Task brief: Each line of the data below that carries the word "assumes" needs to be copied.

Available records: Begin

## src/inc/rdc_pkg.sv

```systemverilog
// rdc_pkg: register map, field positions, reset values and timing counts
// for alarm, summer-time and mains-rate control.
// assumes the serial engine and the time counters share clk_sys.
//
// Function
// - autoclear wipes alarm flags after status read+STOP
// - time writes only while unlock bit set
// - valid time write STOP starts clock, aligns tick
// - pulse mode: 250 ms low pulse per trigger
// - level mode: request low until both flags clear
// - second alarm enable gates second comparator
// - first alarm enable gates first comparator
// - rate select: 0 is 60 Hz, 1 is 50 Hz
// - summer time only while enable bit set
// - start priority bit picks week+weekday over date
// - start week 1..5, 7 last, 0 off
// - start transition advances clock one hour
// - end priority bit picks week+weekday over date
// - end week 1..5, 7 last, 0 off
// - end transition sets clock back one hour
// - alarm byte mirrors time field, top bit enables
// - trigger when all enabled fields equal time
// - single event: flag set, request low till cleared
// - pulse mode repeats on every alarm occurrence
// - pulse mode still sets flag, no clear needed
// - host write to alarm flag only clears
// - active flag set at start, cleared end/disable
package rdc_pkg;

    // register offsets
    localparam logic [7:0] ADDR_TIME_LAST = 8'h07;
    localparam logic [7:0] ADDR_STATUS = 8'h08;
    localparam logic [7:0] ADDR_INT_CTRL = 8'h0C;
    localparam logic [7:0] ADDR_MAINS = 8'h13;
    localparam logic [7:0] ADDR_ST_MONTH = 8'h15;
    localparam logic [7:0] ADDR_ST_DAY = 8'h16;
    localparam logic [7:0] ADDR_ST_DATE = 8'h17;
    localparam logic [7:0] ADDR_ST_HOUR = 8'h18;
    localparam logic [7:0] ADDR_EN_MONTH = 8'h19;
    localparam logic [7:0] ADDR_EN_DAY = 8'h1A;
    localparam logic [7:0] ADDR_EN_DATE = 8'h1B;
    localparam logic [7:0] ADDR_EN_HOUR = 8'h1C;
    localparam logic [7:0] ADDR_ALARM_BASE = 8'h1D;
    localparam logic [7:0] ADDR_ALARM_LAST = 8'h28;
    localparam int ALARM_BYTES = 6;

    // field positions
    localparam int BIT_AUTOCLEAR = 7;
    localparam int BIT_UNLOCK = 6;
    localparam int BIT_PULSE = 5;
    localparam int BIT_EN1 = 1;
    localparam int BIT_EN0 = 0;
    localparam int BIT_RATE = 7;
    localparam int BIT_ST_EN = 7;
    localparam int BIT_PRIO = 6;
    localparam int BIT_ACTIVE = 6;
    localparam int BIT_FLAG1 = 5;
    localparam int BIT_FLAG0 = 4;
    localparam int BIT_FAIL = 0;
    localparam int BIT_CMP_EN = 7;

    // compare masks and week codes
    localparam logic [7:0] MASK_SEC = 8'h7F;
    localparam logic [7:0] MASK_HOUR = 8'h3F;
    localparam logic [7:0] MASK_MONTH = 8'h1F;
    localparam logic [7:0] MASK_WDAY = 8'h07;
    localparam logic [2:0] WEEK_OFF = 3'h0;
    localparam logic [2:0] WEEK_LAST = 3'h7;
    localparam logic [2:0] WEEK_MAX = 3'h5;

    // reset values
    localparam logic [7:0] RST_INT_CTRL = 8'h01;
    localparam logic [7:0] RST_MAINS = 8'h00;
    localparam logic [7:0] RST_ST_MONTH = 8'h04;
    localparam logic [7:0] RST_ST_DAY = 8'h00;
    localparam logic [7:0] RST_ST_DATE = 8'h01;
    localparam logic [7:0] RST_ST_HOUR = 8'h02;
    localparam logic [7:0] RST_EN_MONTH = 8'h10;
    localparam logic [7:0] RST_EN_DAY = 8'h00;
    localparam logic [7:0] RST_EN_DATE = 8'h01;
    localparam logic [7:0] RST_EN_HOUR = 8'h02;
    localparam logic [7:0] RST_ALARM_DATE = 8'h01;
    localparam logic [7:0] RST_ALARM_OTHER = 8'h00;

    // timing
    localparam int CLK_HZ = 10_000_000;
    localparam int PULSE_MS = 250;
    localparam int PULSE_CYCLES = CLK_HZ / 1000 * PULSE_MS;
    localparam logic [5:0] MAINS_60 = 6'd60;
    localparam logic [5:0] MAINS_50 = 6'd50;

    // current time, register coding
    typedef struct packed {
        logic [7:0] sec;
        logic [7:0] min;
        logic [7:0] hour;
        logic [7:0] date;
        logic [7:0] month;
        logic [7:0] year;
        logic [7:0] wday;
    } rdc_time_s;

    typedef enum logic [0:0] {
        RDC_IRQ_IDLE = 1'b0,
        RDC_IRQ_PULSE = 1'b1
    } rdc_irq_e;

endpackage : rdc_pkg

```

## src/rtl/rdc_ctrl.sv

```systemverilog
// rdc_ctrl: alarm comparators, request output, summer-time scheduler,
// mains-rate second tick and the control/status registers.
// assumes serial engine byte strobes and a STOP pulse on clk_sys,
// and time counters with a one-cycle update strobe.
module rdc_ctrl #(
    parameter int PULSE_LEN = rdc_pkg::PULSE_CYCLES
) (
    // clock and reset
    input wire logic clk_sys,
    input wire logic reset,
    // register strobes from the serial engine
    input wire logic reg_wr,
    input wire logic reg_rd,
    input wire logic [7:0] reg_addr,
    input wire logic [7:0] reg_wdata,
    input wire logic bus_stop,
    output logic [7:0] reg_rdata,
    output logic reg_hit,
    // time counters
    input wire rdc_pkg::rdc_time_s time_now,
    input wire logic time_update,
    output logic time_wr_en,
    output logic clock_run,
    output logic sec_tick,
    output logic summer_forward,
    output logic summer_back,
    // pins
    input wire logic mains_in,
    output logic alarm_req_n
);

    logic [7:0] int_ctrl;
    logic mains_rate_select;
    logic [7:0] st_month, st_day, st_date, st_hour;
    logic [7:0] en_month, en_day, en_date, en_hour;
    logic [7:0] alarm_reg [0:11];
    logic first_alarm_flag, second_alarm_flag;
    logic summer_time_active, rtc_fail;
    logic status_rd_pend, time_wr_pend;
    logic [1:0] flag_snap;
    logic [1:0] trig;
    logic st_hit, en_hit;
    logic align;
    rdc_pkg::rdc_irq_e irq_state;
    logic [31:0] pulse_cnt;
    logic [1:0] mains_sync;
    logic mains_prev;
    logic [5:0] mains_cnt;

    logic alarm_flag_autoclear, clock_write_unlock, alarm_pulse_mode;
    logic summer_time_enable;
    assign alarm_flag_autoclear = int_ctrl[rdc_pkg::BIT_AUTOCLEAR];
    assign clock_write_unlock = int_ctrl[rdc_pkg::BIT_UNLOCK];
    assign alarm_pulse_mode = int_ctrl[rdc_pkg::BIT_PULSE];
    assign summer_time_enable = st_month[rdc_pkg::BIT_ST_EN];

    function automatic logic [6:0] bcd_bin(input logic [7:0] b);
        bcd_bin = 7'(b[6:4]) * 7'd10 + 7'(b[3:0]);
    endfunction : bcd_bin

    function automatic logic [6:0] month_days(input logic [7:0] mo,
                                              input logic [7:0] yr);
        logic [6:0] m;
        logic leap;
        m = bcd_bin(mo);
        leap = (2'(yr[5:4] * 2'd2) + yr[1:0]) == 2'd0;
        case (m)
            7'd2: month_days = leap ? 7'd29 : 7'd28;
            7'd4, 7'd6, 7'd9, 7'd11: month_days = 7'd30;
            default: month_days = 7'd31;
        endcase
    endfunction : month_days

    // week+weekday or date match
    function automatic logic day_match(input logic [7:0] day,
                                       input logic [7:0] date,
                                       input rdc_pkg::rdc_time_s t);
        logic [6:0] d;
        logic [2:0] wk;
        logic wk_ok;
        d = bcd_bin(t.date);
        wk = day[5:3];
        wk_ok = 1'b0;
        if (wk == rdc_pkg::WEEK_LAST) begin
            wk_ok = (d + 7'd7) > month_days(t.month, t.year);
        end else if (wk != rdc_pkg::WEEK_OFF && wk <= rdc_pkg::WEEK_MAX) begin
            wk_ok = 3'((d - 7'd1) / 7'd7) + 3'd1 == wk;
        end
        if (day[rdc_pkg::BIT_PRIO]) begin
            day_match = wk_ok && (day[2:0] == t.wday[2:0]);
        end else begin
            day_match = date[5:0] == t.date[5:0];
        end
    endfunction : day_match

    // whole hour byte: format mismatch never matches
    function automatic logic sched_match(input logic [7:0] mo,
                                         input logic [7:0] day,
                                         input logic [7:0] date,
                                         input logic [7:0] hr,
                                         input rdc_pkg::rdc_time_s t);
        sched_match = (mo[4:0] == t.month[4:0])
            && day_match(day, date, t)
            && (hr == t.hour)
            && (t.min == 8'h00) && (t.sec == 8'h00);
    endfunction : sched_match

    function automatic logic field_ok(input logic [7:0] a,
                                      input logic [7:0] v,
                                      input logic [7:0] m);
        field_ok = !a[rdc_pkg::BIT_CMP_EN] || ((a & m) == (v & m));
    endfunction : field_ok

    logic wr_int, wr_status, wr_time;
    assign wr_int = reg_wr && reg_addr == rdc_pkg::ADDR_INT_CTRL;
    assign wr_status = reg_wr && reg_addr == rdc_pkg::ADDR_STATUS;
    assign wr_time = reg_wr && reg_addr <= rdc_pkg::ADDR_TIME_LAST
        && clock_write_unlock;
    assign time_wr_en = clock_write_unlock;

    // alarm comparators
    logic [1:0] alarm_en;
    assign alarm_en = {int_ctrl[rdc_pkg::BIT_EN1], int_ctrl[rdc_pkg::BIT_EN0]};
    genvar g;
    generate
        for (g = 0; g < 2; g++) begin : g_alarm
            localparam int B = g * rdc_pkg::ALARM_BYTES;
            logic any_en, all_ok;
            assign any_en = alarm_reg[B][7] | alarm_reg[B+1][7]
                | alarm_reg[B+2][7] | alarm_reg[B+3][7]
                | alarm_reg[B+4][7] | alarm_reg[B+5][7];
            assign all_ok =
                field_ok(alarm_reg[B], time_now.sec, rdc_pkg::MASK_SEC)
                && field_ok(alarm_reg[B+1], time_now.min, rdc_pkg::MASK_SEC)
                && field_ok(alarm_reg[B+2], time_now.hour, rdc_pkg::MASK_HOUR)
                && field_ok(alarm_reg[B+3], time_now.date, rdc_pkg::MASK_HOUR)
                && field_ok(alarm_reg[B+4], time_now.month,
                            rdc_pkg::MASK_MONTH)
                && field_ok(alarm_reg[B+5], time_now.wday, rdc_pkg::MASK_WDAY);
            // one trigger per update strobe
            assign trig[g] = time_update && alarm_en[g] && any_en
                && all_ok;
        end
    endgenerate

    // control registers
    always_ff @(posedge clk_sys) begin
        if (reset) begin
            int_ctrl <= rdc_pkg::RST_INT_CTRL;
            mains_rate_select <= rdc_pkg::RST_MAINS[rdc_pkg::BIT_RATE];
            st_month <= rdc_pkg::RST_ST_MONTH;
            st_day <= rdc_pkg::RST_ST_DAY;
            st_date <= rdc_pkg::RST_ST_DATE;
            st_hour <= rdc_pkg::RST_ST_HOUR;
            en_month <= rdc_pkg::RST_EN_MONTH;
            en_day <= rdc_pkg::RST_EN_DAY;
            en_date <= rdc_pkg::RST_EN_DATE;
            en_hour <= rdc_pkg::RST_EN_HOUR;
        end else if (reg_wr) begin
            case (reg_addr)
                rdc_pkg::ADDR_INT_CTRL: int_ctrl <= reg_wdata & 8'hE3;
                rdc_pkg::ADDR_MAINS:
                    mains_rate_select <= reg_wdata[rdc_pkg::BIT_RATE];
                rdc_pkg::ADDR_ST_MONTH: st_month <= reg_wdata & 8'h9F;
                rdc_pkg::ADDR_ST_DAY: st_day <= reg_wdata & 8'h7F;
                rdc_pkg::ADDR_ST_DATE: st_date <= reg_wdata & 8'h3F;
                rdc_pkg::ADDR_ST_HOUR: st_hour <= reg_wdata & 8'hBF;
                rdc_pkg::ADDR_EN_MONTH: en_month <= reg_wdata & 8'h1F;
                rdc_pkg::ADDR_EN_DAY: en_day <= reg_wdata & 8'h7F;
                rdc_pkg::ADDR_EN_DATE: en_date <= reg_wdata & 8'h3F;
                rdc_pkg::ADDR_EN_HOUR: en_hour <= reg_wdata & 8'hBF;
                default: ;
            endcase
        end
    end

    // alarm bytes
    always_ff @(posedge clk_sys) begin
        if (reset) begin
            for (int i = 0; i < 12; i++) begin
                alarm_reg[i] <= (i % 6 == 3 || i % 6 == 4)
                    ? rdc_pkg::RST_ALARM_DATE : rdc_pkg::RST_ALARM_OTHER;
            end
        end else if (reg_wr && reg_addr >= rdc_pkg::ADDR_ALARM_BASE
                     && reg_addr <= rdc_pkg::ADDR_ALARM_LAST) begin
            alarm_reg[4'(reg_addr - rdc_pkg::ADDR_ALARM_BASE)] <= reg_wdata;
        end
    end

    // status read tracking for autoclear
    always_ff @(posedge clk_sys) begin
        if (reset) begin
            status_rd_pend <= 1'b0;
            flag_snap <= 2'b00;
        end else if (bus_stop) begin
            status_rd_pend <= 1'b0;
            flag_snap <= 2'b00;
        end else if (reg_rd && reg_addr == rdc_pkg::ADDR_STATUS) begin
            status_rd_pend <= 1'b1;
            // only flags seen by the read may be wiped
            flag_snap <= flag_snap | {second_alarm_flag, first_alarm_flag};
        end
    end

    // alarm flags: set beats clear
    logic [1:0] clr_auto;
    assign clr_auto = (bus_stop && status_rd_pend && alarm_flag_autoclear)
        ? flag_snap : 2'b00;
    always_ff @(posedge clk_sys) begin
        if (reset) begin
            first_alarm_flag <= 1'b0;
            second_alarm_flag <= 1'b0;
        end else begin
            if (trig[0]) begin
                first_alarm_flag <= 1'b1;
            end else if ((wr_status && !reg_wdata[rdc_pkg::BIT_FLAG0])
                         || clr_auto[0]) begin
                first_alarm_flag <= 1'b0;
            end
            if (trig[1]) begin
                second_alarm_flag <= 1'b1;
            end else if ((wr_status && !reg_wdata[rdc_pkg::BIT_FLAG1])
                         || clr_auto[1]) begin
                second_alarm_flag <= 1'b0;
            end
        end
    end

    // alarm request output
    always_ff @(posedge clk_sys) begin
        if (reset) begin
            irq_state <= rdc_pkg::RDC_IRQ_IDLE;
            pulse_cnt <= 32'h0000_0000;
        end else begin
            case (irq_state)
                rdc_pkg::RDC_IRQ_IDLE: begin
                    if (alarm_pulse_mode && |trig) begin
                        irq_state <= rdc_pkg::RDC_IRQ_PULSE;
                        pulse_cnt <= 32'(PULSE_LEN - 1);
                    end
                end
                rdc_pkg::RDC_IRQ_PULSE: begin
                    if (alarm_pulse_mode && |trig) begin
                        pulse_cnt <= 32'(PULSE_LEN - 1);
                    end else if (pulse_cnt == 32'h0000_0000) begin
                        irq_state <= rdc_pkg::RDC_IRQ_IDLE;
                    end else begin
                        pulse_cnt <= pulse_cnt - 32'h0000_0001;
                    end
                end
                default: irq_state <= rdc_pkg::RDC_IRQ_IDLE;
            endcase
        end
    end

    always_ff @(posedge clk_sys) begin
        if (reset) begin
            alarm_req_n <= 1'b1;
        end else if (alarm_pulse_mode) begin
            // pulsing never waits on software
            alarm_req_n <= irq_state != rdc_pkg::RDC_IRQ_PULSE;
        end else begin
            alarm_req_n <= !(first_alarm_flag || second_alarm_flag);
        end
    end

    // summer-time scheduler
    assign st_hit = time_update && summer_time_enable && !summer_time_active
        && sched_match(st_month, st_day, st_date, st_hour, time_now);
    assign en_hit = time_update && summer_time_enable && summer_time_active
        && sched_match(en_month, en_day, en_date, en_hour, time_now);

    always_ff @(posedge clk_sys) begin
        if (reset) begin
            summer_time_active <= 1'b0;
            summer_forward <= 1'b0;
            summer_back <= 1'b0;
        end else begin
            summer_forward <= st_hit;
            summer_back <= en_hit;
            if (!summer_time_enable || en_hit) begin
                summer_time_active <= 1'b0;
            end else if (st_hit
                         || (wr_status && reg_wdata[rdc_pkg::BIT_ACTIVE])) begin
                summer_time_active <= 1'b1;
            end
        end
    end

    // time writes, fail flag and clock start
    assign align = bus_stop && time_wr_pend;
    always_ff @(posedge clk_sys) begin
        if (reset) begin
            time_wr_pend <= 1'b0;
            clock_run <= 1'b0;
            rtc_fail <= 1'b1;
        end else begin
            if (wr_time) begin
                time_wr_pend <= 1'b1;
                rtc_fail <= 1'b0;
            end else if (bus_stop) begin
                time_wr_pend <= 1'b0;
            end
            if (align) begin
                clock_run <= 1'b1;
            end
        end
    end

    // edge detect reads only the second stage
    always_ff @(posedge clk_sys) begin
        if (reset) begin
            mains_sync <= 2'b00;
            mains_prev <= 1'b0;
        end else begin
            mains_sync <= {mains_sync[0], mains_in};
            mains_prev <= mains_sync[1];
        end
    end

    logic mains_rise;
    logic [5:0] mains_last;
    assign mains_rise = mains_sync[1] && !mains_prev;
    assign mains_last = (mains_rate_select ? rdc_pkg::MAINS_50
        : rdc_pkg::MAINS_60) - 6'd1;

    always_ff @(posedge clk_sys) begin
        if (reset) begin
            mains_cnt <= 6'd0;
            sec_tick <= 1'b0;
        end else begin
            sec_tick <= 1'b0;
            if (align) begin
                mains_cnt <= 6'd0;
            end else if (mains_rise) begin
                if (mains_cnt >= mains_last) begin
                    mains_cnt <= 6'd0;
                    sec_tick <= clock_run;
                end else begin
                    mains_cnt <= mains_cnt + 6'd1;
                end
            end
        end
    end

    // read data
    always_ff @(posedge clk_sys) begin
        if (reset) begin
            reg_rdata <= 8'h00;
            reg_hit <= 1'b0;
        end else if (reg_rd) begin
            reg_hit <= 1'b1;
            case (reg_addr)
                rdc_pkg::ADDR_STATUS: reg_rdata <= {1'b0, summer_time_active,
                    second_alarm_flag, first_alarm_flag, 3'b000, rtc_fail};
                rdc_pkg::ADDR_INT_CTRL: reg_rdata <= int_ctrl;
                rdc_pkg::ADDR_MAINS: reg_rdata <= {mains_rate_select, 7'h00};
                rdc_pkg::ADDR_ST_MONTH: reg_rdata <= st_month;
                rdc_pkg::ADDR_ST_DAY: reg_rdata <= st_day;
                rdc_pkg::ADDR_ST_DATE: reg_rdata <= st_date;
                rdc_pkg::ADDR_ST_HOUR: reg_rdata <= st_hour;
                rdc_pkg::ADDR_EN_MONTH: reg_rdata <= en_month;
                rdc_pkg::ADDR_EN_DAY: reg_rdata <= en_day;
                rdc_pkg::ADDR_EN_DATE: reg_rdata <= en_date;
                rdc_pkg::ADDR_EN_HOUR: reg_rdata <= en_hour;
                default: begin
                    if (reg_addr >= rdc_pkg::ADDR_ALARM_BASE
                        && reg_addr <= rdc_pkg::ADDR_ALARM_LAST) begin
                        reg_rdata <= alarm_reg[4'(reg_addr
                            - rdc_pkg::ADDR_ALARM_BASE)];
                    end else begin
                        reg_rdata <= 8'h00;
                        reg_hit <= 1'b0;
                    end
                end
            endcase
        end
    end

endmodule : rdc_ctrl

```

Available records: End

Solution for this task:
// assumes the serial engine and the time counters share clk_sys.
// assumes serial engine byte strobes and a STOP pulse on clk_sys,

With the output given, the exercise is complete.